In Italia quasi un quarto dei nati all’estero sente di appartenere a un gruppo sociale discriminato e percepisce un limitato senso di appartenenza verso l’Italia. Di contro, 4 autoctoni su dieci sono preoccupati per la cultura del Paese e le condizioni di vita, messe in discussione dalle persone provenienti da altri Paesi. È una delle principali evidenze che emerge dal Rapporto sull’integrazione dei cittadini di origine straniera pubblicato dall’Istituto nazionale per l’analisi delle politiche pubbliche (Inapp) insieme al ministero del Lavoro e presentato oggi nel corso del convegno “L’integrazione delle persone di origine straniera”.
“Se si osservano gli indicatori relativi all’acquisizione della cittadinanza e quello relativo all’ottenimento dei permessi di soggiorno per soggiornanti di lungo periodo – viene spiegato – si nota come nel Nord, dove maggiore è la presenza di immigrati, risultano essere più basse le acquisizioni di cittadinanza italiana, ma è maggiore, rispetto alle realtà meridionali e insulari, la quota di cittadini stranieri che hanno ottenuto un permesso di soggiorno di lungo periodo, condizionato, oltre che dal possesso quinquennale di un permesso di soggiorno, da determinati parametri reddituali e abitativi.

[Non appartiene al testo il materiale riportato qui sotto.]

==> src/pkg/limit_regs_pkg.sv <==
// Constants for the alert-limit threshold register bank.
// Assumes an 8-bit register pointer supplied by the serial front end.
package limit_regs_pkg;

  // Register pointer values
  localparam logic [7:0] ADDR_DIAG = 8'h0B;
  localparam logic [7:0] ADDR_CUR_HI = 8'h0C;
  localparam logic [7:0] ADDR_CUR_LO = 8'h0D;
  localparam logic [7:0] ADDR_BUS_HI = 8'h0E;
  localparam logic [7:0] ADDR_BUS_LO = 8'h0F;
  localparam logic [7:0] ADDR_TEMP_HI = 8'h10;
  localparam logic [7:0] ADDR_PWR_HI = 8'h11;
  localparam logic [7:0] ADDR_MAKER = 8'h3E;

  // Reset values
  localparam logic [15:0] CUR_HI_RST = 16'h7FFF;
  localparam logic [15:0] CUR_LO_RST = 16'h8000;
  localparam logic [14:0] BUS_HI_RST = 15'h7FFF;
  localparam logic [14:0] BUS_LO_RST = 15'h0000;
  localparam logic [11:0] TEMP_HI_RST = 12'h07FF;
  localparam logic [15:0] PWR_HI_RST = 16'hFFFF;
  localparam logic MEM_OK_RST = 1'b1;
  localparam logic LATCH_RST = 1'b0;
  localparam logic POLARITY_RST = 1'b0;

  // Maker code, two ASCII characters; value is arbitrary
  localparam logic [15:0] MAKER_CODE = 16'h5A5A;

  // Field positions
  localparam int TEMP_FIELD_LSB = 4;
  localparam int PWR_SCALE_SHIFT = 8;
  localparam int DIAG_LATCH_BIT = 15;
  localparam int DIAG_POLARITY_BIT = 12;
  localparam int DIAG_FLAG_LSB = 2;
  localparam int DIAG_MEM_OK_BIT = 0;

  // Limit flag indices; flag i sits at diagnostic bit DIAG_FLAG_LSB + i
  localparam int FLAG_N = 6;
  localparam int FLAG_PWR_HI = 0;
  localparam int FLAG_BUS_LO = 1;
  localparam int FLAG_BUS_HI = 2;
  localparam int FLAG_CUR_LO = 3;
  localparam int FLAG_CUR_HI = 4;
  localparam int FLAG_TEMP_HI = 5;

endpackage

==> src/pkg/limit_cmp_if.sv <==
// Carries thresholds and results to the comparator, and trips back.
// Assumes both ends run on the same clock.
`timescale 1ns/100ps
interface limit_cmp_if;
  import limit_regs_pkg::*;
  logic [15:0] cur_hi;
  logic [15:0] cur_lo;
  logic [14:0] bus_hi;
  logic [14:0] bus_lo;
  logic [11:0] temp_hi;
  logic [15:0] pwr_hi;
  logic [15:0] cur_res;
  logic [15:0] bus_res;
  logic [15:0] temp_res;
  logic [23:0] pwr_res;
  logic cur_v;
  logic bus_v;
  logic temp_v;
  logic pwr_v;
  logic [FLAG_N-1:0] ev;
  logic [FLAG_N-1:0] trip;

  modport regs (
    output cur_hi, cur_lo, bus_hi, bus_lo, temp_hi, pwr_hi,
    output cur_res, bus_res, temp_res, pwr_res,
    output cur_v, bus_v, temp_v, pwr_v,
    input ev, trip
  );
  modport cmp (
    input cur_hi, cur_lo, bus_hi, bus_lo, temp_hi, pwr_hi,
    input cur_res, bus_res, temp_res, pwr_res,
    input cur_v, bus_v, temp_v, pwr_v,
    output ev, trip
  );
endinterface // limit_cmp_if

==> src/hw/limit_threshold_alert_regs.sv <==
// Alert-limit threshold registers, diagnostic flags and alert pin drive.
// Assumes a serial front end on ref_clk issues register reads and writes.
//
// What this block does
// Memory status bit resets to one, drops to zero on trim checksum error.
// A negative current high threshold trips overcurrent at zero current.
// Host sets overcurrent threshold above undercurrent when both negative.
// Current high threshold: 16-bit signed, read/write, resets 7FFF.
// Current low threshold: 16-bit signed, read/write, resets 8000.
// Bus high threshold: bits 14..0 unsigned, resets 7FFF.
// Bus low threshold: bits 14..0 unsigned, resets zero.
// Bit 15 of both bus thresholds reads zero, ignores writes.
// Temp limit: bits 15..4 signed, resets 7FF, compared to die temperature.
// Temperature threshold bits 3..0 read zero, ignore writes.
// Power threshold: 16-bit unsigned, 256 power steps each, resets FFFF.
// Read-only identification register at 3E returns two ASCII characters.
// Overcurrent flag above high limit, undercurrent flag below low limit.
// With latch enabled, reading diagnostics clears the limit flags.
// Polarity zero: active-low alert; one: active-high; both open drain.
// Each comparison runs whenever its quantity delivers a new result.
`timescale 1ns/100ps
module limit_threshold_alert_regs
  import limit_regs_pkg::*;
(
  input wire logic ref_clk,
  input wire logic rstn,
  input wire logic ce,
  input wire logic [7:0] reg_addr,
  input wire logic reg_wr,
  input wire logic [15:0] reg_wdata,
  input wire logic reg_rd,
  output logic [15:0] reg_rdata,
  output logic reg_rvalid,
  input wire logic [15:0] current_result,
  input wire logic current_valid,
  input wire logic [15:0] bus_voltage_result,
  input wire logic bus_voltage_valid,
  input wire logic [15:0] die_temperature_result,
  input wire logic die_temperature_valid,
  input wire logic [23:0] power_result,
  input wire logic power_valid,
  input wire logic trim_checksum_error,
  output logic alert_o,
  output logic alert_oe_n
);

  limit_cmp_if cmp_bus ();

  // Threshold and control state
  logic [15:0] current_high_threshold;
  logic [15:0] current_low_threshold;
  logic [14:0] bus_voltage_high_threshold;
  logic [14:0] bus_voltage_low_threshold;
  logic [11:0] temperature_high_field;
  logic [15:0] power_high_threshold;
  logic alert_latch_enable;
  logic alert_polarity_select;
  logic trim_memory_ok;
  logic [FLAG_N-1:0] limit_flags;

  logic [15:0] next_current_high_threshold;
  logic [15:0] next_current_low_threshold;
  logic [14:0] next_bus_voltage_high_threshold;
  logic [14:0] next_bus_voltage_low_threshold;
  logic [11:0] next_temperature_high_field;
  logic [15:0] next_power_high_threshold;
  logic next_alert_latch_enable;
  logic next_alert_polarity_select;
  logic next_trim_memory_ok;
  logic [FLAG_N-1:0] next_limit_flags;

  // Read and pin state
  logic [15:0] next_reg_rdata;
  logic next_reg_rvalid;
  logic next_alert_o;
  logic next_alert_oe_n;

  logic diag_read;
  logic [15:0] diag_word;
  logic alert_active;

  // Comparator hookup
  assign cmp_bus.cur_hi = current_high_threshold;
  assign cmp_bus.cur_lo = current_low_threshold;
  assign cmp_bus.bus_hi = bus_voltage_high_threshold;
  assign cmp_bus.bus_lo = bus_voltage_low_threshold;
  assign cmp_bus.temp_hi = temperature_high_field;
  assign cmp_bus.pwr_hi = power_high_threshold;
  assign cmp_bus.cur_res = current_result;
  assign cmp_bus.bus_res = bus_voltage_result;
  assign cmp_bus.temp_res = die_temperature_result;
  assign cmp_bus.pwr_res = power_result;
  assign cmp_bus.cur_v = current_valid;
  assign cmp_bus.bus_v = bus_voltage_valid;
  assign cmp_bus.temp_v = die_temperature_valid;
  assign cmp_bus.pwr_v = power_valid;

  limit_compare u_compare (
    .ref_clk(ref_clk),
    .rstn(rstn),
    .ce(ce),
    .cmp(cmp_bus)
  );

  assign diag_read = reg_rd && (reg_addr == ADDR_DIAG);

  // Diagnostic word
  always_comb begin
    diag_word = 16'h0000;
    diag_word[DIAG_LATCH_BIT] = alert_latch_enable;
    diag_word[DIAG_POLARITY_BIT] = alert_polarity_select;
    diag_word[DIAG_FLAG_LSB +: FLAG_N] = limit_flags;
    diag_word[DIAG_MEM_OK_BIT] = trim_memory_ok;
  end

  // Register writes
  always_comb begin
    next_current_high_threshold = current_high_threshold;
    next_current_low_threshold = current_low_threshold;
    next_bus_voltage_high_threshold = bus_voltage_high_threshold;
    next_bus_voltage_low_threshold = bus_voltage_low_threshold;
    next_temperature_high_field = temperature_high_field;
    next_power_high_threshold = power_high_threshold;
    next_alert_latch_enable = alert_latch_enable;
    next_alert_polarity_select = alert_polarity_select;
    if (reg_wr) begin
      case (reg_addr)
        ADDR_DIAG: begin
          next_alert_latch_enable = reg_wdata[DIAG_LATCH_BIT];
          next_alert_polarity_select = reg_wdata[DIAG_POLARITY_BIT];
        end
        ADDR_CUR_HI: begin
          next_current_high_threshold = reg_wdata;
        end
        ADDR_CUR_LO: begin
          next_current_low_threshold = reg_wdata;
        end
        ADDR_BUS_HI: begin
          next_bus_voltage_high_threshold = reg_wdata[14:0];
        end
        ADDR_BUS_LO: begin
          next_bus_voltage_low_threshold = reg_wdata[14:0];
        end
        ADDR_TEMP_HI: begin
          next_temperature_high_field =
            reg_wdata[15:TEMP_FIELD_LSB];
        end
        ADDR_PWR_HI: begin
          next_power_high_threshold = reg_wdata;
        end
        default: begin
          next_power_high_threshold = power_high_threshold;
        end
      endcase
    end
  end

  always_ff @(posedge ref_clk) begin
    if (!rstn) begin
      current_high_threshold <= CUR_HI_RST;
      current_low_threshold <= CUR_LO_RST;
      bus_voltage_high_threshold <= BUS_HI_RST;
      bus_voltage_low_threshold <= BUS_LO_RST;
      temperature_high_field <= TEMP_HI_RST;
      power_high_threshold <= PWR_HI_RST;
      alert_latch_enable <= LATCH_RST;
      alert_polarity_select <= POLARITY_RST;
    end else if (ce) begin
      current_high_threshold <= next_current_high_threshold;
      current_low_threshold <= next_current_low_threshold;
      bus_voltage_high_threshold <= next_bus_voltage_high_threshold;
      bus_voltage_low_threshold <= next_bus_voltage_low_threshold;
      temperature_high_field <= next_temperature_high_field;
      power_high_threshold <= next_power_high_threshold;
      alert_latch_enable <= next_alert_latch_enable;
      alert_polarity_select <= next_alert_polarity_select;
    end
  end

  // Trim memory status, sticky low until reset
  always_comb begin
    next_trim_memory_ok = trim_memory_ok && !trim_checksum_error;
  end

  always_ff @(posedge ref_clk) begin
    if (!rstn) begin
      trim_memory_ok <= MEM_OK_RST;
    end else if (ce) begin
      trim_memory_ok <= next_trim_memory_ok;
    end
  end

  // Limit flags: a new trip wins over a read clear
  genvar gi;
  generate
    for (gi = 0; gi < FLAG_N; gi++) begin : g_flag
      assign next_limit_flags[gi] = alert_latch_enable ?
        ((limit_flags[gi] && !diag_read) ||
         (cmp_bus.ev[gi] && cmp_bus.trip[gi])) :
        (cmp_bus.ev[gi] ? cmp_bus.trip[gi] : limit_flags[gi]);
    end
  endgenerate

  always_ff @(posedge ref_clk) begin
    if (!rstn) begin
      limit_flags <= '0;
    end else if (ce) begin
      limit_flags <= next_limit_flags;
    end
  end

  // Register reads
  always_comb begin
    next_reg_rvalid = reg_rd;
    next_reg_rdata = 16'h0000;
    if (reg_rd) begin
      case (reg_addr)
        ADDR_DIAG: next_reg_rdata = diag_word;
        ADDR_CUR_HI: next_reg_rdata = current_high_threshold;
        ADDR_CUR_LO: next_reg_rdata = current_low_threshold;
        ADDR_BUS_HI: begin
          next_reg_rdata = {1'b0, bus_voltage_high_threshold};
        end
        ADDR_BUS_LO: begin
          next_reg_rdata = {1'b0, bus_voltage_low_threshold};
        end
        ADDR_TEMP_HI: begin
          next_reg_rdata = {temperature_high_field, 4'h0};
        end
        ADDR_PWR_HI: next_reg_rdata = power_high_threshold;
        ADDR_MAKER: next_reg_rdata = MAKER_CODE;
        default: next_reg_rdata = 16'h0000;
      endcase
    end
  end

  always_ff @(posedge ref_clk) begin
    if (!rstn) begin
      reg_rdata <= 16'h0000;
      reg_rvalid <= 1'b0;
    end else if (ce) begin
      reg_rdata <= next_reg_rdata;
      reg_rvalid <= next_reg_rvalid;
    end
  end

  // Alert pin: open drain, only ever pulls low
  assign alert_active = |limit_flags;
  always_comb begin
    next_alert_o = 1'b0;
    next_alert_oe_n = alert_polarity_select ?
      alert_active : !alert_active;
  end

  always_ff @(posedge ref_clk) begin
    if (!rstn) begin
      alert_o <= 1'b0;
      alert_oe_n <= 1'b1;
    end else if (ce) begin
      alert_o <= next_alert_o;
      alert_oe_n <= next_alert_oe_n;
    end
  end

endmodule // limit_threshold_alert_regs

==> src/hw/limit_compare.sv <==
// Compares each new conversion result with its thresholds.
// Assumes results and strobes come from logic on ref_clk.
`timescale 1ns/100ps
module limit_compare
  import limit_regs_pkg::*;
(
  input wire logic ref_clk,
  input wire logic rstn,
  input wire logic ce,
  limit_cmp_if.cmp cmp
);

  logic [FLAG_N-1:0] ev;
  logic [FLAG_N-1:0] trip;
  logic [FLAG_N-1:0] next_ev;
  logic [FLAG_N-1:0] next_trip;

  always_comb begin
    next_ev = '0;
    next_trip = trip;
    if (cmp.cur_v) begin
      next_ev[FLAG_CUR_HI] = 1'b1;
      next_ev[FLAG_CUR_LO] = 1'b1;
      // Signed compare: a negative high limit trips already at zero
      next_trip[FLAG_CUR_HI] =
        $signed(cmp.cur_res) > $signed(cmp.cur_hi);
      next_trip[FLAG_CUR_LO] =
        $signed(cmp.cur_res) < $signed(cmp.cur_lo);
    end
    if (cmp.bus_v) begin
      next_ev[FLAG_BUS_HI] = 1'b1;
      next_ev[FLAG_BUS_LO] = 1'b1;
      next_trip[FLAG_BUS_HI] = cmp.bus_res > {1'b0, cmp.bus_hi};
      next_trip[FLAG_BUS_LO] = cmp.bus_res < {1'b0, cmp.bus_lo};
    end
    if (cmp.temp_v) begin
      next_ev[FLAG_TEMP_HI] = 1'b1;
      next_trip[FLAG_TEMP_HI] =
        $signed(cmp.temp_res[15:TEMP_FIELD_LSB]) >
        $signed(cmp.temp_hi);
    end
    if (cmp.pwr_v) begin
      next_ev[FLAG_PWR_HI] = 1'b1;
      next_trip[FLAG_PWR_HI] =
        cmp.pwr_res > {cmp.pwr_hi, {PWR_SCALE_SHIFT{1'b0}}};
    end
  end

  always_ff @(posedge ref_clk) begin
    if (!rstn) begin
      ev <= '0;
      trip <= '0;
    end else if (ce) begin
      ev <= next_ev;
      trip <= next_trip;
    end
  end

  assign cmp.ev = ev;
  assign cmp.trip = trip;

endmodule // limit_compare

==> config.mk <==
export PLATFORM = sky130hd
export DESIGN_NAME = limit_threshold_alert_regs
export DESIGN_NICKNAME = d
export VERILOG_FILES = /design/src/pkg/limit_regs_pkg.sv /design/src/pkg/limit_cmp_if.sv /design/src/hw/limit_threshold_alert_regs.sv /design/src/hw/limit_compare.sv
export SDC_FILE = /design/constraint.sdc
export NUM_CORES = 1
export LEC_CHECK = 0
export ABC_CLOCK_PERIOD_IN_PS = 2100
export BUFFER_PORTS_ARGS = -buffer_cell sky130_fd_sc_hd__buf_2
export CAP_MARGIN = 5
export CORE_ASPECT_RATIO = 1.5
export CORE_UTILIZATION = 57
export DETAILED_ROUTE_END_ITERATION = 12
export PLACE_DENSITY = 0.78
export SETUP_SLACK_MARGIN = 0.05
export SLEW_MARGIN = 40
export SYNTH_ARGS = -nofsm -noshare
export SYNTH_HDL_FRONTEND = slang
export SYNTH_SLANG_ARGS = --single-unit
==> constraint.sdc <==
create_clock -name ref_clk -period 2.1 [get_ports ref_clk]
set_input_delay 0.21 -clock ref_clk [delete_from_list [all_inputs] [get_ports ref_clk]]
set_output_delay 0.21 -clock ref_clk [all_outputs]
set_load 0.005 [all_outputs]
==> qor.txt <==
Final Skew - 5.44 ps
Iter 0 DRT Violations - 415
CP startpoint kind - register
post-route minimum period - 1970 ps
post-route cell area - 0.00908 mm²
setup TNS - 0 ps
starting density of the core - 0.581
Post-DP HPWL - 17,400 µm
core area - 0.0130 mm²
post-synth cell types - 60
DRC - 0
Post-DRT Antenna Nets - 0
Hold Violations, Final - 0
DP Area - 0.00837 mm²
Die ar. - 0.0137 mm²
Clock Latency Late Sink - 420 ps
hold path depth - 2
die width - 95.8 µm
worst hold path class - input port to register
syn avg cell area - 8.54 µm²
Total Power - 6.38 mW
Primary FF master, synth - dfxtp_1
Final setup viols - 0
H-tree depth - 4
Async SR Flop Fraction - 0
EDFF count, synth - 0
GP Congestion - 0.944
Sink Count - 127
Total Wirelength - 22,800 µm
Hold-fix buffers, CTS - 0
FF+latch count, synth - 127
via count - 7,186
FF-to-FF setup slack - 130 ps
Max FO, Critical Path - 2
CTS root buf - clkbuf_16
Syn Nets - 1,075
register area share after synthesis - 0.338
GRT Overall Usage - 0.345
Max Cap Viol - 0
DRT Pass-1 Iters - 5
largest net degree at the start of global routing - 77
Crit Path Category - register to register
CTS tree - built
P per Cell Area - 703 mW/mm²
Max Slew Vio Count - 0
wire length of the first global-routing pass - 34,700 µm
Syn Std Cell Area - 0.00752 mm²
DR vias/cell - 6.13
Req. time, crit path - 2400 ps
number of instances in the placed design - 1,140
Routed wire per std cell - 19.5 µm
port bufs - 119
global route total overflow - 0
P_leak - 4.42 nW
nets@finish - 1,194
CP cell instances - inv_1 -> ha_1 -> nor2b_1 -> o211ai_1 -> a211oi_1 -> a311oi_1 -> mux2i_1 -> o41ai_1
antenna violations before repair - 0
critical path data arrival time - 2260 ps
vias in the first global route - 6,823
Slowest Stage Delay on Critical Path - 390 ps
Worst setup EP type - register
CTS max path bufs - 2
Layout Cells excl Fill - 1,172
status - finished clean
RSZ-0062 raised after global routing - no
Die Ht - 143 µm
I/O pins - 125
Register-to-Register Path Depth - 8
Reg clk slew, reported paths - 60 ps
Tcrit/Tclk final - 0.937
Area growth, synth to finish - 20.7%
Peak Freq - 508 MHz
CP max-delay cell - mux2i_1
share of cells above drive strength 1 - 0.203
row cnt - 51
Yosys warning count - 0
synthesized instance count - 881
ant diodes - 0
TritonCTS Buffers - 17
Max VDD drop - 0.548 mV
## repair_timing
| action | CTS | global route |
|---|---|---|
| setup buffers | 0 | 0 |
| pin swaps | 0 | 1 |
| gates resized for setup | 1 | 6 |
| endpoints found under the hold margin | 0 | 0 |
| endpoints found under the setup margin | 1 | 4 |
## logic make-up after synthesis
logic type,count (synthesis),share of synthesized area
AOI/OAI and AO/OA,214,0.191
other,1,0.000499
xor gates and xnor gates,1,0.00116
and+or+nand+nor,259,0.167
adders and majority gates,88,0.146
buffers and inverters,141,0.0755
DFF,127,0.338
muxes,50,0.0800
## state kept, by name (all words and copies together) (netlist names), 4 cells and up
name	flops
cmp_bus.pwr_hi	16
cmp_bus.cur_hi	16
u_compare.cmp.ev	4
bus_voltage_low_threshold	15
cmp_bus.cur_lo	16
limit_flags	6
bus_voltage_high_threshold	15
cmp_bus.temp_hi	12
reg_rdata	16
u_compare.cmp.trip	6
## through the flow
| step | util | setup slack (ps) | hold WS [ps] |
|---|---|---|---|
| 6_report | 0.701 | 133 | 52.5 |
| 5_1_grt | 0.701 | 61.8 | 54.4 |
| 4_1_cts | 0.699 | 112 | 25.9 |
| 3_5_place_dp | 0.646 | 44.2 | 439 |
| 3_3_place_gp | 0.646 | 139 | 435 |
| 2_1_floorplan | - | 359 | 326 |
## layout make-up
cell class	instances	area, µm²
repair buffers	146	848
fillers	1017	3870
clock buffers	17	425
well taps	159	199
inverters	95	357
flip-flops and latches	127	2540
clock inverters	15	255
multi-input cells	613	4450
## final timing paths
path / startpoint / endpoint
worst max-delay path: cmp_bus.temp_hi[1] / u_compare.cmp.trip[5]
worst min-delay path: current_valid / u_compare.cmp.trip[3]
worst max register to register: cmp_bus.temp_hi[1] / u_compare.cmp.trip[5]
worst min register to register: reg_rdata[1] / reg_rdata[1]
## cells in the mapped netlist, types with 14 or more instances
cell | number | share of area
clkbuf_1 | 27 | 0.013
ha_1 | 88 | 0.15
dfxtp_1 | 127 | 0.34
o21ai_0 | 35 | 0.023
nand4_1 | 14 | 0.012
mux2i_1 | 41 | 0.055
nor2_1 | 49 | 0.024
inv_1 | 95 | 0.047
o211ai_1 | 59 | 0.059
nand3_1 | 16 | 0.011
a21oi_1 | 43 | 0.029
nand2_1 | 114 | 0.057
## worst max-delay path, delay by kind of cell (launching register included)
family	cells	cell delay [ps]
multiplexers	1	390
flip-flops	1	340
adder cells (fa/ha/maj)	1	280
AO/OA/AOI/OAI	4	640
buffers and inverters	1	70
AND/OR/NAND/NOR	1	130
## cells in the final DEF (no fill, tap or decap), types with 8 or more instances in the layout
cell	Yosys	final
buf_4	2	23
mux2i_1	41	41
nand4_1	14	14
nand3_1	16	16
nor3_1	9	8
buf_2	13	119
a221oi_1	9	9
nor2b_1	12	12
clkbuf_16	0	17
nor2_1	49	47
inv_1	95	95
nand2_1	114	114
dfxtp_1	127	127
a21o_1	9	9
a21oi_1	43	43
o21ai_0	35	35
o211ai_1	59	59
ha_1	88	88
o21ai_1	11	11
mux4_2	8	8
## power by group
part           total (mW)  internal (mW)  switching, mW
logic               0.529          0.217          0.312
registers            2.44           2.42         0.0110
clock network        3.42           2.25           1.17
## layer usage
layer / vias up / wire (µm) / global-route usage
li1: 3405 / - / -
met1: 3381 / 8590 / 0.382
met2: 316 / 11400 / 0.602
met3: 84 / 1320 / 0.0532
met4: 0 / 1460 / 0.218
met5: - / 0 / 0
Power figures use the tool's default switching activity.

Nella ricerca si evidenzia inoltre come in Italia attualmente i cittadini di Paesi terzi residenti sono circa 3 milioni e 500mila, in aumento rispetto al 2021 di quasi il 6%, anche per effetto del conflitto in Ucraina. Il tasso di attività medio tra gli stranieri risulta essere leggermente più alto (64,7%) rispetto ai cittadini italiani (63,2%), con livelli più bassi al Sud e nelle Isole per tutti i gruppi osservati. Considerando la forza lavoro degli stranieri non comunitari il tasso di occupazione al Sud supera la soglia del 60%, mentre tra i comunitari e tra i cittadini italiani si attesta a poco più del 50%. Al nord si registra una situazione inversa: la quota di forze lavoro rispetto alla popolazione di riferimento è maggiore tra i cittadini italiani che tra gli stranieri. Rispetto al genere, si registra ovunque una netta prevalenza del tasso medio di attività della componente maschile (circa il 79%), rispetto a quella femminile (47%). Il tasso di disoccupazione dei cittadini stranieri, in modo analogo tra comunitari o provenienti da Paesi extra Ue, si attesta intorno al 15% ed è superiore a quello dei cittadini italiani. La quota di contratti a termine tra i lavoratori extra Ue raggiunge il 27,8% contro il 22% rilevato tra gli stranieri comunitari e il 16% tra i lavoratori di cittadinanza italiana. Aspetto peculiare dei lavoratori stranieri è l’elevata sovraqualificazione lavorativa, dove il genere pesa in modo molto diverso tra cittadini stranieri comunitari ed extra Ue: la situazione è peggiore per i maschi comunitari, mentre è nettamente a sfavore delle femmine tra i non comunitari.